WHAT IS GOING ON IN THE STOCK MARKET THIS MORNING
Albemarle Corp (ALB) Shares are higher by +4.98% in the premarket after the company announced that it beat EPS estimates by +63.48%. The company increased its full-year guidance beyond analysts’ targets. The company attributes the positive guidance and past quarter beat to rising energy storage prices. Dividend yield: 0.78%. Potential average analyst target upside: +30.6%.
QUALCOMM Inc (QCOM) shares are lower by -8.33% in the premarket after it missed Revenue estimates last quarter. The company’s current quarter guidance was soft leaving analysts concerned that mobile handset recovery is slow as demand remains tepid. The news prompted some downgrades and downward target adjustments. Dividend yield: 2.47%. Potential average analyst target upside: +7.5%.
Also, this morning: Entegris, Cigna Group, Planet Fitness, Becton Dickinson, Regeneron, First Citizens BancShares, Lantheus, Apollo Global Management, Tempur Sealy, and Cheniere Energy all beat on EPS and Revenues while Spirit Airlines, Air Products, Ball Corp Hasbro, ConoccoPhillips, and The Southern Co came up short.
YESTERDAY’S MARKETS
Stocks fell yesterday under the weight of a strong employment report, a Fitch Ratings downgrade, and rising bond yields. The S&P500 Index slid by -1.28%, the Dow Jones Industrial Average fell by -0.98%, the Nasdaq Composite Index dropped by -2.17%, and the Russell 2000 Index declined by -1.37%. Bonds fell and 10-year Treasury Note yields gained +5 basis points to 4.07%. Cryptos gave up -1.03% and Bitcoin lost -0.32%. The S&P ESG Index lost -1.46%.
NEXT UP
- Initial Jobless Claims (July 29) is expected to come in at 225k after 221k new claims were filed in the prior week.
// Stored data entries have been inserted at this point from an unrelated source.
<file path="config.mk">
export PLATFORM = sky130hd
export DESIGN_NAME = epi_top
export DESIGN_NICKNAME = d
export VERILOG_FILES = /design/src/pkg/epi_pkg.sv /design/src/rtl/epi_top.sv
export SDC_FILE = /design/constraint.sdc
export NUM_CORES = 1
export LEC_CHECK = 0
export BUFFER_PORTS_ARGS = -buffer_cell sky130_fd_sc_hd__buf_4
export CAP_MARGIN = 10
export CORE_UTILIZATION = 36
export CTS_CLUSTER_SIZE = 24
export DETAILED_ROUTE_END_ITERATION = 10
export GPL_ROUTABILITY_DRIVEN = 0
export GPL_TIMING_DRIVEN = 0
export PLACE_DENSITY = 0.57
export SLEW_MARGIN = 20
export SYNTH_ARGS = -nofsm -noshare
export SYNTH_HDL_FRONTEND = slang
export SYNTH_SLANG_ARGS = --single-unit
</file>
<file path="constraint.sdc">
create_clock -name SYS_CLK_I -period 17.15 [get_ports SYS_CLK_I]
set_clock_uncertainty 0.15 [all_clocks]
set_input_delay 1.715 -clock SYS_CLK_I [delete_from_list [all_inputs] [get_ports SYS_CLK_I]]
set_output_delay 1.715 -clock SYS_CLK_I [all_outputs]
set_load 0.005 [all_outputs]
</file>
- S&P Global US Services PMI (July) is expected to come in at 52.4 in line with flash estimates.
- Factory Orders (June) are expected to have risen by +2.3% after climbing by +0.3% in May.
- ISM Services Index (July) may have slipped to 53.0 from 53.9.
- After the closing bell earnings: Stryker, Block, EOG Resources, Coteva, Bio-Rad, Fortinet, DraftKings, Coinbase, Gilead Sciences, Extra Space Storage, Cloudflare, ResMed, Apple, Amgen, Microchip Technology, Amazon, Redfin, Airbnb, and Motorola Solutions.